L’un des soucis les plus centraux dans la lutte contre les régimes totalitaires est la croyance qui voudrait que l’information soit un élément de la libération des peuples est sans doute une douce illusion.
Ainsi selon une vision naive, si les Iraniens ou les Chinois pouvaient avoir un internet libre, ils pourraient sans nul doute trouver les moyens d’une révolte. Quand aux russes,si internet était moins surveillé, ils trouveraient à faire partir Poutine.
Partisans d’une Syrie sans El-Assad, encore quelques tweets et une poignée de statuts Facebook d’arriver à vos fins! Cette vision webcentralisée pourrait satisfaire complétément le blogueur que je suis: au lieu du fusil, le billet de blog, en lieu et place de bombardements la mise en ligne d’une vidéo sur Youtube.
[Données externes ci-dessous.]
`src/hdl/pin_sync_defs.vh`:
```
// Purpose: register map, field positions, reset values and codes for
//          the pin, sync and fault control block
// Assumes: plain strobe register port, one 50 MHz clock
// Notes:   definitions only
`ifndef PIN_SYNC_DEFS_VH
`define PIN_SYNC_DEFS_VH

// register offsets
`define ADDR_IO_PIN_CONFIG 8'h06
`define ADDR_IRQ_STATUS 8'h08
`define ADDR_IRQ_MASK 8'h09
`define ADDR_SEQ_MODE 8'h0A
`define ADDR_SEQ_STATE 8'h0B

// io_pin_config layout
`define IO_PIN_CONFIG_RST 16'h0800
`define BIT_RESERVED 15
`define BIT_PD_SWITCH 14
`define BIT_EXTRA_OUT_EN 13
`define BIT_MUX_CTRL_EN 12
`define BIT_SYNC_EN 11
`define FAULT_MODE_HI 10
`define FAULT_MODE_LO 9
`define BIT_FAULT_DATA 8

// fault pin function codes
`define FAULT_OFF 2'h0
`define FAULT_INPUT 2'h1
`define FAULT_OPEN_DRAIN 2'h2
`define FAULT_GP_OUT 2'h3

// seq_mode layout
`define BIT_DEFERRED 0
`define SETTLE_HI 15
`define SETTLE_LO 8
`define SEQ_MODE_RST 16'h0000

// interrupt event bits
`define IRQ_PASS_DONE 0
`define IRQ_SYNC_LOW 1
`define IRQ_CONV_ERR 2
`define IRQ_CHAN_SWITCH 3
`define IRQ_W 4

// synchroniser idle levels
`define PIN_IDLE 2'h3

`endif

```
`src/hdl/pin_sync3.v`:
```
// Purpose: three-stage input synchroniser with agreement filter
// Assumes: inputs are asynchronous pins
// Notes:   output moves only once stages two and three agree
`timescale 1ns/100ps
module pin_sync3 #(
    parameter W = 2,
    parameter [W-1:0] RST_VAL = {W{1'b1}}
) (
    input wire i_clk_sys, // system clock
    input wire i_rst, // async reset, active high
    input wire i_ce, // clock enable
    input wire [W-1:0] i_pin, // raw pin levels
    output reg [W-1:0] o_level_q // filtered level
);
    genvar g;
    generate
        for (g = 0; g < W; g = g + 1) begin : bit_sync
            reg s1_q;
            reg s2_q;
            reg s3_q;
            // first stage feeds only the second, to contain metastability
            always @(posedge i_clk_sys or posedge i_rst) begin
                if (i_rst) begin
                    s1_q <= RST_VAL[g];
                    s2_q <= RST_VAL[g];
                    s3_q <= RST_VAL[g];
                    o_level_q[g] <= RST_VAL[g];
                end else if (i_ce) begin
                    s1_q <= i_pin[g];
                    s2_q <= s1_q;
                    s3_q <= s2_q;
                    if (s2_q == s3_q) begin
                        o_level_q[g] <= s3_q;
                    end
                end
            end
        end
    endgenerate
endmodule

```
`src/hdl/settle_timer.v`:
```
// Purpose: counts the settling delay after an external mux switch
// Assumes: one start pulse per switch
// Notes:   a new start restarts the count; zero length still takes
//          two cycles so the done pulse is always registered
`timescale 1ns/100ps
module settle_timer #(
    parameter DW = 8
) (
    input wire i_clk_sys, // system clock
    input wire i_rst, // async reset, active high
    input wire i_ce, // clock enable
    input wire i_start, // start pulse
    input wire [DW-1:0] i_len, // delay in clock cycles
    output reg o_done_q // one-cycle done pulse
);
    reg [DW-1:0] cnt_q;
    reg busy_q;

    // down counter with registered completion
    always @(posedge i_clk_sys or posedge i_rst) begin
        if (i_rst) begin
            cnt_q <= {DW{1'b0}};
            busy_q <= 1'b0;
            o_done_q <= 1'b0;
        end else if (i_ce) begin
            o_done_q <= 1'b0;
            if (i_start) begin
                cnt_q <= i_len;
                busy_q <= 1'b1;
            end else if (busy_q) begin
                if (cnt_q == {DW{1'b0}}) begin
                    busy_q <= 1'b0;
                    o_done_q <= 1'b1;
                end else begin
                    cnt_q <= cnt_q - 1'b1;
                end
            end
        end
    end
endmodule

```
`src/hdl/pin_sync_error_control.v`:
```
// Purpose: config register, channel sequencer with external mux
//          select, sync input handling and fault pin control
// Assumes: conversion core on the same clock reports i_conv_done
// Notes:   register bits 7..0 of the config word are not held here
//
// The strobed register port was decided locally.
`timescale 1ns/100ps
`include "pin_sync_defs.vh"
module pin_sync_error_control #(
    parameter NCH = 16,
    parameter CW = 4,
    parameter PW = 4,
    parameter EW = 4,
    parameter DW = 8
) (
    input wire i_clk_sys, // system clock, 50 MHz
    input wire i_rst, // async reset, active high
    input wire i_ce, // clock enable, freezes state when low
    input wire [7:0] i_addr, // register address
    input wire [15:0] i_wdata, // register write data
    input wire i_wr, // write strobe
    input wire i_rd, // read strobe
    output reg [15:0] o_rdata, // read data, cycle after strobe
    input wire [NCH-1:0] i_chan_enable, // per-channel enables
    input wire [NCH*PW-1:0] i_chan_pair, // per-channel input pair
    input wire i_conv_done, // conversion finished pulse
    input wire i_other_error, // other converter error sources
    input wire [EW-1:0] i_status_errors, // other status error bits
    input wire i_sync_n, // sync pin, low active
    input wire i_fault_pin_in, // fault pin level
    output reg o_fault_pin_out, // fault pin drive level
    output reg o_fault_pin_oe_n, // fault pin drive enable, low
    output reg o_power_down_switch_on, // power-down switch sink
    output reg o_general_pin_zero, // general pin zero level
    output reg o_general_pin_one, // general pin one level
    output reg o_general_pins_oe_n, // general pins drive, low
    output reg o_extra_output_two, // extra output two level
    output reg o_extra_output_three, // extra output three level
    output reg o_extra_outputs_oe_n, // extra outputs drive, low
    output reg [CW-1:0] o_active_chan, // active channel index
    output reg [PW-1:0] o_ain_pair, // input pair of active channel
    output reg o_conv_start, // start conversion pulse
    output reg o_conv_reset, // hold modulator and filter
    output reg o_conv_error, // converter error status bit
    output reg o_irq // level interrupt
);
    // sequencer states
    localparam [3:0] ST_IDLE = 4'h1;
    localparam [3:0] ST_SETTLE = 4'h2;
    localparam [3:0] ST_CONV = 4'h4;
    localparam [3:0] ST_WAIT = 4'h8;

    // held config bits 14..8; bit 15 reads zero
    reg [6:0] cfg_q;
    reg [15:0] seq_mode_q;
    reg [`IRQ_W-1:0] irq_status_q;
    reg [`IRQ_W-1:0] irq_mask_q;
    reg [3:0] state_q;
    reg [CW-1:0] chan_q;
    reg settle_go_q;
    reg sync_n_prev_q;
    reg conv_err_prev_q;
    wire [1:0] pins_s;
    wire sync_n_s;
    wire fault_s;
    wire settle_done;
    wire [15:0] cfg_word;
    wire pd_switch;
    wire extra_en;
    wire mux_en;
    wire sync_en;
    wire [1:0] fault_mode;
    wire fault_data;
    wire deferred_eff;
    wire hold_reset;
    wire any_enabled;
    wire any_error;
    wire [DW-1:0] settle_len;
    reg [CW-1:0] chan_next;
    reg [CW-1:0] chan_first;
    reg wrap_next;
    reg [`IRQ_W-1:0] irq_event;
    // reset image, cut to the held bits 14..8 on purpose
    localparam [15:0] CFG_RST = `IO_PIN_CONFIG_RST;
    reg conv_err_d;
    reg [15:0] rdata_d;

    // both pins come from outside the clock domain
    pin_sync3 #(
        .W(2),
        .RST_VAL(`PIN_IDLE)
    ) u_pin_sync (
        .i_clk_sys(i_clk_sys),
        .i_rst(i_rst),
        .i_ce(i_ce),
        .i_pin({i_sync_n, i_fault_pin_in}),
        .o_level_q(pins_s)
    );
    assign sync_n_s = pins_s[1];
    assign fault_s = pins_s[0];

    // config field decode
    assign cfg_word = {1'b0, cfg_q, 8'h00};
    assign pd_switch = cfg_word[`BIT_PD_SWITCH];
    assign extra_en = cfg_word[`BIT_EXTRA_OUT_EN];
    assign mux_en = cfg_word[`BIT_MUX_CTRL_EN];
    assign sync_en = cfg_word[`BIT_SYNC_EN];
    assign fault_mode = cfg_word[`FAULT_MODE_HI:`FAULT_MODE_LO];
    assign fault_data = cfg_word[`BIT_FAULT_DATA];

    // deferred mode only makes sense with two or more channels enabled
    assign deferred_eff = seq_mode_q[`BIT_DEFERRED] &
        (|(i_chan_enable & (i_chan_enable - 1'b1)));
    assign hold_reset = sync_en & ~deferred_eff & ~sync_n_s;
    assign any_enabled = |i_chan_enable;
    assign any_error = o_conv_error | (|i_status_errors);

    // settle delay only matters when an external mux was switched
    assign settle_len = mux_en ?
        seq_mode_q[`SETTLE_HI:`SETTLE_LO] : {DW{1'b0}};

    settle_timer #(
        .DW(DW)
    ) u_settle (
        .i_clk_sys(i_clk_sys),
        .i_rst(i_rst),
        .i_ce(i_ce),
        .i_start(settle_go_q),
        .i_len(settle_len),
        .o_done_q(settle_done)
    );

    // next enabled channel after chan_q, wrapping within NCH entries
    always @* begin : find_next
        integer i;
        integer idx;
        reg found;
        i = 0;
        idx = 0;
        found = 1'b0;
        chan_next = chan_q;
        wrap_next = 1'b0;
        for (i = 1; i <= NCH; i = i + 1) begin
            idx = chan_q + i;
            if (idx >= NCH) begin
                idx = idx - NCH;
            end
            if (!found && i_chan_enable[idx]) begin
                found = 1'b1;
                chan_next = idx[CW-1:0];
                wrap_next = (idx <= chan_q);
            end
        end
    end

    // lowest enabled channel, where each pass begins
    always @* begin : find_first
        integer j;
        reg hit;
        j = 0;
        hit = 1'b0;
        chan_first = {CW{1'b0}};
        for (j = 0; j < NCH; j = j + 1) begin
            if (!hit && i_chan_enable[j]) begin
                hit = 1'b1;
                chan_first = j[CW-1:0];
            end
        end
    end

    // sequencer; sync either holds it in reset or defers a switch
    always @(posedge i_clk_sys or posedge i_rst) begin
        if (i_rst) begin
            state_q <= ST_IDLE;
            chan_q <= {CW{1'b0}};
            settle_go_q <= 1'b0;
            o_conv_start <= 1'b0;
            o_conv_reset <= 1'b0;
        end else if (i_ce) begin
            settle_go_q <= 1'b0;
            o_conv_start <= 1'b0;
            o_conv_reset <= hold_reset;
            if (hold_reset || !any_enabled) begin
                state_q <= ST_IDLE;
            end else begin
                case (state_q)
                    ST_IDLE: begin
                        chan_q <= chan_first;
                        settle_go_q <= 1'b1;
                        state_q <= ST_SETTLE;
                    end
                    ST_SETTLE: begin
                        if (settle_done) begin
                            o_conv_start <= 1'b1;
                            state_q <= ST_CONV;
                        end
                    end
                    ST_CONV: begin
                        if (i_conv_done) begin
                            if (deferred_eff && !sync_n_s) begin
                                state_q <= ST_WAIT;
                            end else begin
                                chan_q <= chan_next;
                                settle_go_q <= 1'b1;
                                state_q <= ST_SETTLE;
                            end
                        end
                    end
                    ST_WAIT: begin
                        if (sync_n_s) begin
                            chan_q <= chan_next;
                            settle_go_q <= 1'b1;
                            state_q <= ST_SETTLE;
                        end
                    end
                    default: begin
                        state_q <= ST_IDLE;
                    end
                endcase
            end
        end
    end

    // converter error: in input mode the inverted fault input joins the other sources
    always @* begin
        conv_err_d = i_other_error;
        if (fault_mode == `FAULT_INPUT) begin
            conv_err_d = i_other_error | ~fault_s;
        end
    end

    // interrupt events
    always @* begin
        irq_event = {`IRQ_W{1'b0}};
        irq_event[`IRQ_PASS_DONE] = state_q[2] & i_conv_done & wrap_next &
            ~hold_reset;
        irq_event[`IRQ_SYNC_LOW] = sync_en & sync_n_prev_q & ~sync_n_s;
        irq_event[`IRQ_CONV_ERR] = conv_err_d & ~conv_err_prev_q;
        irq_event[`IRQ_CHAN_SWITCH] = settle_go_q;
    end

    // register writes; a new event beats a clear in the same cycle
    always @(posedge i_clk_sys or posedge i_rst) begin
        if (i_rst) begin
            cfg_q <= CFG_RST[14:8];
            seq_mode_q <= `SEQ_MODE_RST;
            irq_status_q <= {`IRQ_W{1'b0}};
            irq_mask_q <= {`IRQ_W{1'b0}};
            sync_n_prev_q <= 1'b1;
            conv_err_prev_q <= 1'b0;
        end else if (i_ce) begin
            sync_n_prev_q <= sync_n_s;
            conv_err_prev_q <= conv_err_d;
            if (i_wr && i_addr == `ADDR_IO_PIN_CONFIG) begin
                cfg_q <= i_wdata[14:8];
            end
            if (i_wr && i_addr == `ADDR_SEQ_MODE) begin
                seq_mode_q <= i_wdata;
            end
            if (i_wr && i_addr == `ADDR_IRQ_MASK) begin
                irq_mask_q <= i_wdata[`IRQ_W-1:0];
            end
            if (i_wr && i_addr == `ADDR_IRQ_STATUS) begin
                irq_status_q <= (irq_status_q & ~i_wdata[`IRQ_W-1:0]) |
                    irq_event;
            end else begin
                irq_status_q <= irq_status_q | irq_event;
            end
        end
    end

    // read mux; the data bit shows the pin while it is an input
    always @* begin
        rdata_d = 16'h0000;
        case (i_addr)
            `ADDR_IO_PIN_CONFIG: begin
                rdata_d = cfg_word;
                if (fault_mode == `FAULT_INPUT) begin
                    rdata_d[`BIT_FAULT_DATA] = fault_s;
                end
            end
            `ADDR_IRQ_STATUS: rdata_d[`IRQ_W-1:0] = irq_status_q;
            `ADDR_IRQ_MASK: rdata_d[`IRQ_W-1:0] = irq_mask_q;
            `ADDR_SEQ_MODE: rdata_d = seq_mode_q;
            `ADDR_SEQ_STATE: begin
                rdata_d[CW-1:0] = chan_q;
                rdata_d[8] = o_conv_error;
                rdata_d[9] = ~sync_n_s;
                rdata_d[10] = o_conv_reset;
                rdata_d[11] = state_q[3];
            end
            default: rdata_d = 16'h0000;
        endcase
    end

    // read data stands only in the cycle after the strobe
    always @(posedge i_clk_sys or posedge i_rst) begin
        if (i_rst) begin
            o_rdata <= 16'h0000;
        end else if (i_ce) begin
            o_rdata <= i_rd ? rdata_d : 16'h0000;
        end
    end

    // pin outputs all registered so no decode glitches reach pins
    always @(posedge i_clk_sys or posedge i_rst) begin
        if (i_rst) begin
            o_fault_pin_out <= 1'b0;
            o_fault_pin_oe_n <= 1'b1;
            o_power_down_switch_on <= 1'b0;
            o_general_pin_zero <= 1'b0;
            o_general_pin_one <= 1'b0;
            o_general_pins_oe_n <= 1'b1;
            o_extra_output_two <= 1'b0;
            o_extra_output_three <= 1'b0;
            o_extra_outputs_oe_n <= 1'b1;
            o_active_chan <= {CW{1'b0}};
            o_ain_pair <= {PW{1'b0}};
            o_conv_error <= 1'b0;
            o_irq <= 1'b0;
        end else if (i_ce) begin
            o_power_down_switch_on <= pd_switch;
            o_active_chan <= chan_q;
            o_ain_pair <= i_chan_pair[chan_q*PW +: PW];
            o_conv_error <= conv_err_d;
            o_irq <= |(irq_status_q & irq_mask_q);
            // select lines follow the channel in the same cycle
            o_general_pins_oe_n <= ~mux_en;
            o_general_pin_zero <= mux_en & chan_q[0];
            o_general_pin_one <= mux_en & chan_q[1];
            o_extra_outputs_oe_n <= ~(extra_en | mux_en);
            o_extra_output_two <= mux_en & chan_q[2];
            o_extra_output_three <= mux_en & chan_q[3];
            case (fault_mode)
                `FAULT_OPEN_DRAIN: begin
                    o_fault_pin_out <= 1'b0;
                    o_fault_pin_oe_n <= ~any_error;
                end
                `FAULT_GP_OUT: begin
                    o_fault_pin_out <= fault_data;
                    o_fault_pin_oe_n <= 1'b0;
                end
                default: begin
                    o_fault_pin_out <= 1'b0;
                    o_fault_pin_oe_n <= 1'b1;
                end
            endcase
        end
    end
endmodule

```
C’est oublier que c’est d’abord au péril des matraques de police que les Egyptiens ont manifesté contre le hiérarque local. C’est aussi dans la vie la plus concrétes et non sur des forums que se déroulent les combats et massacres en Syrie.
Certes internet peut jouer son rôle de sensibilisation et de discussion, y compris dans des sociétés totalitaires. Pour reprendre l’exemple de la Tunisie, les manifestants utilisaient les réseaux sociaux pour se coordonner. Restait tout de même à manifester.
Mais comme le souligne Evegeny Morozov dans son ouvrage The Net Delusion, les outils sociaux ne sont pas à sens unique.
Au niveau des opinions exprimées: il existe bien évidemment en Russie des blogueurs s’opposant au systéme de Vladimir Poutine. De même en Chine, dans une moindre mesure, le contôle étant plus grand.
Mais souvent bien plus nombreux et mieux diffusés sont les sites diffusant un point de vue pro-gouvernemental.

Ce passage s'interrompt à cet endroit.